PyCon X


2-5 maggio 2019


PyCon Italy will also feature an English track. Come join us in the wonderful city of Florence, in the same location that hosted EuroPython in 2011-2013.

After the big success of EuroPython we want to keep the international trait strong in our local conference, that's why we are happy to announce that the Call For Proposals for Pycon5 will end on 6th April 23:59:59 CET for foreign people!

We're looking for proposals on every aspect of Python: programming from novice to advanced levels, applications and frameworks, or how you have been involved in introducing Python into your organisation.

First-time speakers are especially welcome; PyCon Italia is a community conference and we are eager to hear about your experience. We are organizing a special review and rehearsal process for them, to help them get started for their first talk. If you have friends or colleagues who have something valuable to contribute, twist their arms to tell us about it!

Please also forward this Call for Proposals to anyone that you feel may be interested.

Presenting at PyConIt 5

We will accept a broad range of presentations, from reports on academic and commercial projects to tutorials and case studies.

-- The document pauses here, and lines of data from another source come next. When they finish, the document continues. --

<file path="src/inc/stic_pkg.sv">
package stic_pkg;
  // apb register byte offsets
  localparam logic [7:0]  ADDR_CTRL      = 8'h00;
  localparam logic [7:0]  ADDR_STATUS    = 8'h04;
  localparam logic [7:0]  ADDR_LEDLVL    = 8'h08;
  localparam logic [7:0]  ADDR_AUTOOFF   = 8'h0c;
  localparam logic [7:0]  ADDR_EVENT     = 8'h10;
  localparam logic [7:0]  ADDR_RXBYTE    = 8'h14;
  localparam logic [7:0]  ADDR_USBRPT    = 8'h18;
  // ctrl field positions and register reset values
  localparam int CTRL_INV      = 0;
  localparam int CTRL_TMODE_LO = 1;
  localparam int CTRL_TMODE_HI = 2;
  localparam int CTRL_USB      = 3;
  localparam int CTRL_CONC     = 4;
  localparam int CTRL_AUTOEN   = 5;
  localparam int CTRL_AIMEN    = 6;
  localparam logic [31:0] CTRL_RESET   = 32'h0000_0040;
  localparam logic [6:0]  LEDLVL_RESET = 7'h64;
  // event register bits (write-one actions from firmware)
  localparam int EV_DECODE  = 0;
  localparam int EV_TIMEOUT = 1;
  localparam int EV_SENT    = 2;
  localparam int EV_CHANGE  = 3;
  localparam int EV_STANDSYM= 4;
  localparam int EV_BEEP    = 5;
  // serial trigger bytes and usb report codes
  localparam logic [7:0] CH_SYN = 8'h16;
  localparam logic [7:0] CH_CR  = 8'h0d;
  localparam logic [7:0] CH_T_U = 8'h54;
  localparam logic [7:0] CH_T_L = 8'h74;
  localparam logic [7:0] CH_U_U = 8'h55;
  localparam logic [7:0] CH_U_L = 8'h75;
  localparam logic [7:0] USB_ACT   = 8'h04;
  localparam logic [7:0] USB_DEACT = 8'h00;
  // timing
  localparam int CLK_HZ        = 10_000_000;
  localparam int PWM_PERIOD_NS = 100_000;
  localparam int PWM_CYC       = PWM_PERIOD_NS / (1_000_000_000 / CLK_HZ);
  localparam int GOOD_MS       = 50;
  localparam int GOOD_CYC      = GOOD_MS * (CLK_HZ / 1000);
  localparam int BEEP_MS       = 100;
  localparam int BEEP_CYC      = BEEP_MS * (CLK_HZ / 1000);
  localparam int FRAME_CYC     = 400;
  localparam int EXPO_CYC      = 250;
  localparam int AIM_CYC       = FRAME_CYC / 4;

  typedef enum logic [1:0] {
    TM_MANUAL = 2'h0,
    TM_LOWPWR = 2'h1,
    TM_PRES   = 2'h2,
    TM_STAND  = 2'h3
  } stic_tmode_t;

  typedef enum logic [5:0] {
    ST_IDLE  = 6'h01,
    ST_SCAN  = 6'h02,
    ST_SEND  = 6'h04,
    ST_WAITR = 6'h08,
    ST_OFF   = 6'h10,
    ST_STAND = 6'h20
  } stic_state_t;

  typedef enum logic [3:0] {
    RX_HUNT = 4'h1,
    RX_SYN  = 4'h2,
    RX_ACT  = 4'h4,
    RX_DEA  = 4'h8
  } stic_rx_t;

  typedef struct packed {
    logic illum;
    logic aim;
  } stic_leds_t;
endpackage : stic_pkg

</file>
<file path="src/rtl/stic_core.sv">
// Overview of operation
// - default serial polarity is normal, as seen by an rs-232 input
// - inverted polarity flips tx, rx, cts and rts logic sense
// - polarity select pin held low selects inverted polarity
// - manual mode idles until serial, usb or trigger pin activation
// - serial 16 T/t 0d activates, 16 U/u 0d deactivates trigger
// - usb report 04 activates, 00 deactivates trigger
// - optional auto deactivation after programmed time since activation
// - low-power manual mode only honoured with ttl serial interface
// - low-power mode removes scan power between scans, restored by trigger
// - no stop mode while wake request input is low
// - scan, indicate, send, power off only once trigger released
// - presentation mode lights leds only after field change
// - scan stand idles on stand symbol, scans otherwise
// - success indicator lights on good read
// - sounder driven with one fixed pwm tone on good read or beep event
// - led level 100..30 step 10 drives current, 0 turns off
// - interlaced: illumination during exposure, aimer in last quarter frame
// - aimer duty held near 25 percent in both modes
// - concurrent: illumination steady, aimer off during exposure
// - concurrent mode lowers illumination current
// - imaging timing runs from 12 or 24 mhz core clock
// - polarity pin low overrides configured polarity
// - powered-off flag high while in power-off mode
// - success active low; sounder idles high, driven low
// - wake request low wakes device from power off
//
// The register offsets and the APB slave port were chosen for this implementation.
module stic_core
  import stic_pkg::*;
#(
  parameter int CORE_MHZ = 24,
  parameter int AUTO_W   = 24
) (
  input  wire logic        SYS_CLK,
  input  wire logic        RESETN,
  input  wire logic        PSEL,
  input  wire logic        PENABLE,
  input  wire logic        PWRITE,
  input  wire logic [7:0]  PADDR,
  input  wire logic [31:0] PWDATA,
  output logic      [31:0] PRDATA,
  output logic             PREADY,
  output logic             PSLVERR,
  input  wire logic        POLARITY_SELECT_IN,
  input  wire logic        TRIGGER_PIN_LOW,
  input  wire logic        WAKE_REQUEST,
  input  wire logic        RXD_PIN,
  input  wire logic        CTS_PIN,
  input  wire logic        TXD_CORE,
  input  wire logic        RTS_CORE,
  output logic             TXD_PIN,
  output logic             RTS_PIN,
  output logic             RXD_CORE,
  output logic             CTS_CORE,
  output logic             SCAN_POWER,
  output logic             TRIGGER_ACTIVE,
  output logic             POWERED_OFF_FLAG,
  output logic             SUCCESS_INDICATOR,
  output logic             SOUNDER_DRIVE,
  output logic             ILLUM_EN,
  output logic             AIMER_EN,
  output logic             EXPOSING,
  output logic      [6:0]  LED_CURRENT_LEVEL
);
  if (CORE_MHZ != 12 && CORE_MHZ != 24) begin : g_bad_core_clk
    $error("core clock must be 12 or 24 mhz");
  end
  if (AUTO_W < 1 || AUTO_W > 32) begin : g_bad_auto_w
    $error("auto width out of range");
  end
  // frame and tone counters are only 16 bits wide
  if (FRAME_CYC > 32'h0000_ffff || PWM_CYC > 32'h0000_ffff) begin : g_bad_counts
    $error("frame or tone period too long for its counter");
  end

  function automatic logic lvl_ok(input logic [6:0] v);
    lvl_ok = (v == 7'h00) || ((v >= 7'h1e) && (v <= 7'h64) && (v % 7'h0a == 7'h00));
  endfunction : lvl_ok

  // three-stage input sync, change accepted when stages two and three agree
  logic [2:0] trg_sy_ff, wak_sy_ff, inv_sy_ff;
  logic       trg_ff, wak_ff, inv_ff;
  logic       nxt_trg, nxt_wak, nxt_inv;
  always_comb begin
    nxt_trg = (trg_sy_ff[1] == trg_sy_ff[2]) ? trg_sy_ff[2] : trg_ff;
    nxt_wak = (wak_sy_ff[1] == wak_sy_ff[2]) ? wak_sy_ff[2] : wak_ff;
    nxt_inv = (inv_sy_ff[1] == inv_sy_ff[2]) ? inv_sy_ff[2] : inv_ff;
  end
  // reset to the released level, so no false edge follows reset
  always_ff @(posedge SYS_CLK or negedge RESETN) begin
    if (!RESETN) begin
      trg_sy_ff <= 3'h7;
      wak_sy_ff <= 3'h7;
      inv_sy_ff <= 3'h7;
      trg_ff    <= 1'b1;
      wak_ff    <= 1'b1;
      inv_ff    <= 1'b1;
    end else begin
      trg_sy_ff <= {trg_sy_ff[1:0], TRIGGER_PIN_LOW};
      wak_sy_ff <= {wak_sy_ff[1:0], WAKE_REQUEST};
      inv_sy_ff <= {inv_sy_ff[1:0], POLARITY_SELECT_IN};
      trg_ff    <= nxt_trg;
      wak_ff    <= nxt_wak;
      inv_ff    <= nxt_inv;
    end
  end

  // apb registers
  logic [31:0]       ctrl_ff, nxt_ctrl;
  logic [6:0]        lvl_ff, nxt_lvl;
  logic [AUTO_W-1:0] auto_ff, nxt_auto;
  logic [7:0]        rxb_ff, nxt_rxb;
  logic [7:0]        usb_ff, nxt_usb;
  logic              rxv_ff, nxt_rxv, usbv_ff, nxt_usbv;
  logic [5:0]        ev_ff, nxt_ev;
  logic              wr, rd_ok;
  assign wr      = PSEL && PENABLE && PWRITE;
  // zero wait states: every access ends in its first access cycle
  assign PREADY  = 1'b1;
  always_comb begin
    rd_ok = 1'b1;
    case (PADDR)
      ADDR_CTRL, ADDR_STATUS, ADDR_LEDLVL, ADDR_AUTOOFF,
      ADDR_EVENT, ADDR_RXBYTE, ADDR_USBRPT: rd_ok = 1'b1;
      default: rd_ok = 1'b0;
    endcase
  end
  assign PSLVERR = PSEL && PENABLE && !rd_ok;

  stic_state_t st_ff, nxt_st;
  stic_rx_t    rx_ff, nxt_rx;
  logic        trig_ff, nxt_trig;
  logic [AUTO_W-1:0] acnt_ff, nxt_acnt;
  logic [31:0] good_ff, nxt_good, beep_ff, nxt_beep;
  logic [15:0] pwm_ff, nxt_pwm, frm_ff, nxt_frm;
  logic [31:0] status;

  always_comb begin
    nxt_ctrl = ctrl_ff;
    nxt_lvl  = lvl_ff;
    nxt_auto = auto_ff;
    nxt_rxb  = rxb_ff;
    nxt_usb  = usb_ff;
    nxt_rxv  = 1'b0;
    nxt_usbv = 1'b0;
    // event bits live one cycle, so no set and clear can collide
    nxt_ev   = 6'h00;
    if (wr) begin
      case (PADDR)
        ADDR_CTRL:    nxt_ctrl = {25'h0, PWDATA[6:0]};
        // refused levels keep the old setting
        ADDR_LEDLVL:  if (lvl_ok(PWDATA[6:0])) nxt_lvl = PWDATA[6:0];
        ADDR_AUTOOFF: nxt_auto = PWDATA[AUTO_W-1:0];
        ADDR_EVENT:   nxt_ev = PWDATA[5:0];
        ADDR_RXBYTE: begin
          nxt_rxb = PWDATA[7:0];
          nxt_rxv = 1'b1;
        end
        ADDR_USBRPT: begin
          nxt_usb  = PWDATA[7:0];
          nxt_usbv = 1'b1;
        end
        default: nxt_ctrl = ctrl_ff;
      endcase
    end
  end

  // serial trigger command parser
  logic ser_act, ser_deact;
  always_comb begin
    nxt_rx    = rx_ff;
    ser_act   = 1'b0;
    ser_deact = 1'b0;
    if (rxv_ff) begin
      case (rx_ff)
        RX_SYN:  nxt_rx = (rxb_ff == CH_T_U || rxb_ff == CH_T_L) ? RX_ACT :
                          (rxb_ff == CH_U_U || rxb_ff == CH_U_L) ? RX_DEA :
                          (rxb_ff == CH_SYN) ? RX_SYN : RX_HUNT;
        RX_ACT: begin
          ser_act = (rxb_ff == CH_CR);
          nxt_rx  = (rxb_ff == CH_SYN) ? RX_SYN : RX_HUNT;
        end
        RX_DEA: begin
          ser_deact = (rxb_ff == CH_CR);
          nxt_rx    = (rxb_ff == CH_SYN) ? RX_SYN : RX_HUNT;
        end
        default: nxt_rx = (rxb_ff == CH_SYN) ? RX_SYN : RX_HUNT;
      endcase
    end
  end

  logic usb_sel, lowpwr, usb_act, usb_deact, pin_act, pin_rel, act, deact, auto_hit;
  stic_tmode_t tmode;
  assign usb_sel   = ctrl_ff[CTRL_USB];
  assign tmode     = stic_tmode_t'(ctrl_ff[CTRL_TMODE_HI:CTRL_TMODE_LO]);
  assign lowpwr    = (tmode == TM_LOWPWR) && !usb_sel;
  assign usb_act   = usbv_ff && usb_sel && (usb_ff == USB_ACT);
  assign usb_deact = usbv_ff && usb_sel && (usb_ff == USB_DEACT);
  assign pin_act   = !trg_ff;
  // a released pin ends the trigger it raised, so low-power mode can power off
  assign pin_rel   = !trg_ff && nxt_trg;
  // a zero period disables auto release
  assign auto_hit  = ctrl_ff[CTRL_AUTOEN] && trig_ff && (auto_ff != '0) && (acnt_ff >= auto_ff);
  assign act       = ser_act || usb_act || pin_act;
  assign deact     = ser_deact || usb_deact || auto_hit || pin_rel;

  always_comb begin
    nxt_trig = trig_ff;
    nxt_acnt = acnt_ff;
    if (act && !trig_ff) begin
      nxt_trig = 1'b1;
      nxt_acnt = '0;
    end else if (deact) begin
      nxt_trig = 1'b0;
    end else if (trig_ff) begin
      nxt_acnt = acnt_ff + 1'b1;
    end
    // decode ends a host trigger; a held pin keeps scanning
    if (ev_ff[EV_DECODE] && !pin_act) nxt_trig = 1'b0;
  end

  // scan sequencing
  always_comb begin
    nxt_st = st_ff;
    case (st_ff)
      ST_IDLE: begin
        if (tmode == TM_STAND) nxt_st = ST_STAND;
        else if (tmode == TM_PRES) begin
          if (ev_ff[EV_CHANGE]) nxt_st = ST_SCAN;
        end else if (trig_ff) nxt_st = ST_SCAN;
        else if (lowpwr && wak_ff && trg_ff) nxt_st = ST_OFF;
      end
      ST_SCAN:
        if (ev_ff[EV_DECODE] || ev_ff[EV_TIMEOUT]) nxt_st = ST_SEND;
        else if (!trig_ff && tmode != TM_PRES && tmode != TM_STAND) nxt_st = ST_IDLE;
      ST_SEND:
        if (ev_ff[EV_SENT]) nxt_st = lowpwr ? ST_WAITR : ST_IDLE;
      ST_WAITR:
        if (trg_ff && !trig_ff && wak_ff) nxt_st = ST_OFF;
        // pin still held: scan again rather than power off
        else if (trig_ff) nxt_st = ST_SCAN;
      ST_OFF:
        if (!trg_ff || !wak_ff) nxt_st = ST_IDLE;
      ST_STAND:
        if (tmode != TM_STAND) nxt_st = ST_IDLE;
        else if (ev_ff[EV_CHANGE] && !ev_ff[EV_STANDSYM]) nxt_st = ST_SCAN;
      default: nxt_st = ST_IDLE;
    endcase
  end

  // indicators
  logic in_scan;
  assign in_scan = (st_ff == ST_SCAN);
  always_comb begin
    nxt_good = (good_ff != 0) ? good_ff - 32'h1 : 32'h0;
    nxt_beep = (beep_ff != 0) ? beep_ff - 32'h1 : 32'h0;
    if (in_scan && ev_ff[EV_DECODE]) nxt_good = 32'(GOOD_CYC);
    if ((in_scan && ev_ff[EV_DECODE]) || ev_ff[EV_BEEP]) nxt_beep = 32'(BEEP_CYC);
    // one fixed tone; patterns are built from firmware beep events
    nxt_pwm = (pwm_ff >= 16'(PWM_CYC - 1)) ? 16'h0 : pwm_ff + 16'h1;
    nxt_frm = (frm_ff >= 16'(FRAME_CYC - 1)) ? 16'h0 : frm_ff + 16'h1;
  end

  always_ff @(posedge SYS_CLK or negedge RESETN) begin
    if (!RESETN) begin
      ctrl_ff <= CTRL_RESET;
      lvl_ff  <= LEDLVL_RESET;
      auto_ff <= '0;
      rxb_ff  <= 8'h00;
      usb_ff  <= 8'h00;
      rxv_ff  <= 1'b0;
      usbv_ff <= 1'b0;
      ev_ff   <= 6'h00;
      rx_ff   <= RX_HUNT;
      trig_ff <= 1'b0;
      acnt_ff <= '0;
      st_ff   <= ST_IDLE;
      good_ff <= 32'h0;
      beep_ff <= 32'h0;
      pwm_ff  <= 16'h0;
      frm_ff  <= 16'h0;
    end else begin
      ctrl_ff <= nxt_ctrl;
      lvl_ff  <= nxt_lvl;
      auto_ff <= nxt_auto;
      rxb_ff  <= nxt_rxb;
      usb_ff  <= nxt_usb;
      rxv_ff  <= nxt_rxv;
      usbv_ff <= nxt_usbv;
      ev_ff   <= nxt_ev;
      rx_ff   <= nxt_rx;
      trig_ff <= nxt_trig;
      acnt_ff <= nxt_acnt;
      st_ff   <= nxt_st;
      good_ff <= nxt_good;
      beep_ff <= nxt_beep;
      pwm_ff  <= nxt_pwm;
      frm_ff  <= nxt_frm;
    end
  end

  // outputs: registered
  logic       inv;
  stic_leds_t leds;
  logic       expo, scanning;
  assign inv      = ctrl_ff[CTRL_INV] || !inv_ff;
  assign scanning = in_scan && (lvl_ff != 7'h00);
  assign expo     = in_scan && (frm_ff < 16'(EXPO_CYC));
  always_comb begin
    leds.illum = 1'b0;
    leds.aim   = 1'b0;
    if (in_scan) begin
      // aim window fixed to a quarter frame so long exposures never stretch it
      leds.aim = ctrl_ff[CTRL_AIMEN] && (frm_ff >= 16'(FRAME_CYC - AIM_CYC));
      if (ctrl_ff[CTRL_CONC]) leds.illum = scanning;
      else leds.illum = scanning && expo;
    end
  end

  logic [6:0] drive_lvl;
  // concurrent halves current to cap peak supply draw
  assign drive_lvl = ctrl_ff[CTRL_CONC] ? (lvl_ff >> 1) : lvl_ff;

  always_ff @(posedge SYS_CLK or negedge RESETN) begin
    if (!RESETN) begin
      TXD_PIN           <= 1'b1;
      RTS_PIN           <= 1'b1;
      RXD_CORE          <= 1'b1;
      CTS_CORE          <= 1'b1;
      SCAN_POWER        <= 1'b1;
      TRIGGER_ACTIVE    <= 1'b0;
      POWERED_OFF_FLAG  <= 1'b0;
      SUCCESS_INDICATOR <= 1'b1;
      SOUNDER_DRIVE     <= 1'b1;
      ILLUM_EN          <= 1'b0;
      AIMER_EN          <= 1'b0;
      EXPOSING          <= 1'b0;
      LED_CURRENT_LEVEL <= 7'h00;
    end else begin
      TXD_PIN           <= TXD_CORE ^ inv;
      RTS_PIN           <= RTS_CORE ^ inv;
      RXD_CORE          <= RXD_PIN ^ inv;
      CTS_CORE          <= CTS_PIN ^ inv;
      SCAN_POWER        <= (st_ff != ST_OFF);
      TRIGGER_ACTIVE    <= trig_ff;
      POWERED_OFF_FLAG  <= (st_ff == ST_OFF);
      SUCCESS_INDICATOR <= (good_ff == 0);
      SOUNDER_DRIVE     <= !((beep_ff != 0) && (pwm_ff < 16'(PWM_CYC / 2)));
      ILLUM_EN          <= leds.illum;
      AIMER_EN          <= leds.aim;
      EXPOSING          <= expo;
      LED_CURRENT_LEVEL <= leds.illum ? drive_lvl : 7'h00;
    end
  end

  // state one-hot at bits 13:8, pin levels shown active high
  assign status = {16'h0, 2'h0, st_ff, 3'h0, inv, !wak_ff, !trg_ff, trig_ff, POWERED_OFF_FLAG};
  always_comb begin
    PRDATA = 32'h0;
    if (PSEL && !PWRITE) begin
      case (PADDR)
        ADDR_CTRL:    PRDATA = ctrl_ff;
        ADDR_STATUS:  PRDATA = status;
        ADDR_LEDLVL:  PRDATA = {25'h0, lvl_ff};
        ADDR_AUTOOFF: PRDATA = 32'(auto_ff);
        ADDR_RXBYTE:  PRDATA = {24'h0, rxb_ff};
        ADDR_USBRPT:  PRDATA = {24'h0, usb_ff};
        default:      PRDATA = 32'h0;
      endcase
    end
  end
endmodule : stic_core

</file>
<file path="config.mk">
export PLATFORM = sky130hd
export DESIGN_NAME = stic_core
export DESIGN_NICKNAME = d
export VERILOG_FILES = /design/src/inc/stic_pkg.sv /design/src/rtl/stic_core.sv
export SDC_FILE = /design/constraint.sdc
export NUM_CORES = 1
export LEC_CHECK = 0
export BUFFER_PORTS_ARGS = -buffer_cell sky130_fd_sc_hd__buf_2
export CORE_ASPECT_RATIO = 0.6
export CORE_MARGIN = 2
export CORE_UTILIZATION = 40
export CTS_CLUSTER_DIAMETER = 50
export CTS_CLUSTER_SIZE = 12
export DETAILED_ROUTE_END_ITERATION = 7
export SLEW_MARGIN = 10
export SYNTH_ARGS = -nofsm -noshare
export SYNTH_HDL_FRONTEND = slang
export SYNTH_SLANG_ARGS = --single-unit
export TNS_END_PERCENT = 20
</file>
<file path="constraint.sdc">
create_clock -name SYS_CLK -period 4.19 [get_ports SYS_CLK]
set_clock_uncertainty 0.2 [all_clocks]
set_input_delay 0.838 -clock SYS_CLK [delete_from_list [all_inputs] [get_ports SYS_CLK]]
set_output_delay 0.838 -clock SYS_CLK [all_outputs]
set_load 0.05 [all_outputs]
</file>
==> summary.txt, run 1 <==
STA
  – Fin. max-slew vios: 0
  – Normalized max-slew margin: 34.3%
  – Achievable clock frequency: 243 MHz
  – Worst Setup Slack, final: around 0.067 ns
  – Final Setup Violations: 0
  – Worst Hold Margin: 0.150 ns
  – Final period demand of the worst path: 4.12 ns
  – Worst Max-Slew Pin Slew: just under 1 ns
  – Setup repair after global routing missed its margin: true
  – Final-report hold violation count: 0
  – Share of the cycle needed by the critical path after routing: 98.4%

Logic synthesis
  – Share of flip-flops with an asynchronous set or reset: 100%
  – Synthesized area: 11000 um2
  – Count of mapped cells out of synthesis: about 1.1k
  – Portion of synthesized cell area occupied by the leading cell type: 45.1%
  – Number of different library cells in the post-synthesis netlist: 69
  – Synthesis-stage register bit count: 224
  – Cell types with the largest area share after synthesis: sky130_fd_sc_hd__dfrtp_1 (45%), sky130_fd_sc_hd__dfstp_2 (5.9%), sky130_fd_sc_hd__mux2_2 (5.5%)
  – Post-synthesis sequential area ratio: about 50%
  – Count of flip-flops with a built-in enable after synthesis: 0
  – Leading register cell type out of synthesis: sky130_fd_sc_hd__dfrtp_1
  – Cell type contributing the most total cell area after synthesis: sky130_fd_sc_hd__dfrtp_1
  – Number of warnings printed during yosys synthesis: 0
  – Post-Syn Area per Cell: slightly above 10 um2

Placement
  – Placer's final routability congestion estimate: 0.897
  – Count of buffers from port buffering: 87
  – Setup slack at placement: slightly below 0.1 ns
  – DPL Wire Length: between 15000 and 20000 um

Finish
  – Most used cells in the layout excluding fill and tap cells: sky130_fd_sc_hd__dfrtp_1 (199), sky130_fd_sc_hd__nor2_1 (124), sky130_fd_sc_hd__buf_2 (83)
  – Register Area: ~5600 um2
  – Proportion of layout cells with a drive suffix above 1: 19.8%
  – Count of filler cells inserted in the layout: roughly 2.6k
  – Total number of nets in the final design: 1256
  – Area added between synthesis and finish: 14.2%
  – Footprint of the multi-input gates: 5030 um2
  – Most common cell after layout, fill and taps aside: sky130_fd_sc_hd__dfrtp_1

Routing
  – Via density per instance: approximately 5.3
  – Number of routed nets with antenna violations: 0
  – Wire length per cell after detailed routing: 17.0 um
  – Overall via count from detail_route: ~8.2k
  – DRC violation count after routing: 0
  – Total Routed Length: ~26000 um
  – First-pass iteration count of the detailed router: 5
  – Drt initial violations: 570

Flow run
  – Max-Cap Viols: 0

Clock network
  – Clock tree from TritonCTS: done
  – CTS resizes: 0
  – Insertion delay to the later sink of the worst-skew pair: 0.52 ns
  – Clock sinks: 224
  – Hold Buf Count CTS: 0
  – CTS max path bufs: 3
  – Cell at the root of the clock tree: sky130_fd_sc_hd__clkbuf_16
  – Buffers inserted by post-CTS timing repair: 0
  – H-tree depth: 1
  – Number of buffers created by CTS: 22
  – Clock-pin slew on the worst setup and hold paths: 0.06 ns

Floorplanning
  – Die width: 219 um
  – Die area: 29000 um2
  – Core Box Area: around 27000 um2
  – Vert. Die Dim: 133 um
  – Total number of placement rows: 47
  – Initial Utilization: 40.4%
  – IO Pins: 105

Worst setup path
  – Required time at the endpoint of the critical path: between 3 and 4 ns
  – Critical path data arrival time: 3.09 ns
  – Source of the worst register-to-register timing path: auto_ff[18]
  – Worst reg2reg path depth: 8
  – Crit path max fanout: 8
  – Worst setup EP type: output port
  – Minimum setup slack among reg-to-reg paths: a little over 0.7 ns
  – Sort of element at the start of the critical path: input port
  – Worst Path Class, Setup: input port to output port
  – End of the worst register-to-register path: acnt_ff[9]

Power
  – Total power per unit cell area: 480 nW/um2
  – Total power draw: a little over 6 mW
  – Largest voltage drop on the vdd net: 0.000288 V
  – Leakage power of the design: ~5.6 nW

Global route
  – Pin count of the biggest net entering global routing: 120
  – Global-route congestion overflow total: 0
  – Global router's overall resource usage: 18.9%
  – Wire length of the first global-routing pass: 43900 um
  – Number of global-route vias before repair: 8062
  – Initial antenna violation count: 0

Outcome
  – Outcome: completed

Min path
  – Type of the worst min-delay path: input port to asynchronous set/reset pin
[worst max-delay path, stage by stage]
cell and delay [ns]:
sky130_fd_sc_hd__buf_2 0.09, sky130_fd_sc_hd__or4_1 0.55, sky130_fd_sc_hd__nor3_1 0.28, sky130_fd_sc_hd__buf_4 0.20, sky130_fd_sc_hd__and3b_1 0.36, sky130_fd_sc_hd__a22oi_1 0.13
sky130_fd_sc_hd__a31oi_1 0.32, sky130_fd_sc_hd__clkbuf_4 0.31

As long as the presentation is interesting and potentially useful to the Python community, it will be considered for inclusion in the programme.

Can you show the conference-goers something new and useful? Can you show attendees how to: use a module? Explore a Python language feature? Package an application? If so, consider submitting a talk.

Unfortunately, since PyConIt is a not-for-profit community conference, it is not possible to reward speakers (but what price glory!). However, speakers will benefit from a reduced conference fee.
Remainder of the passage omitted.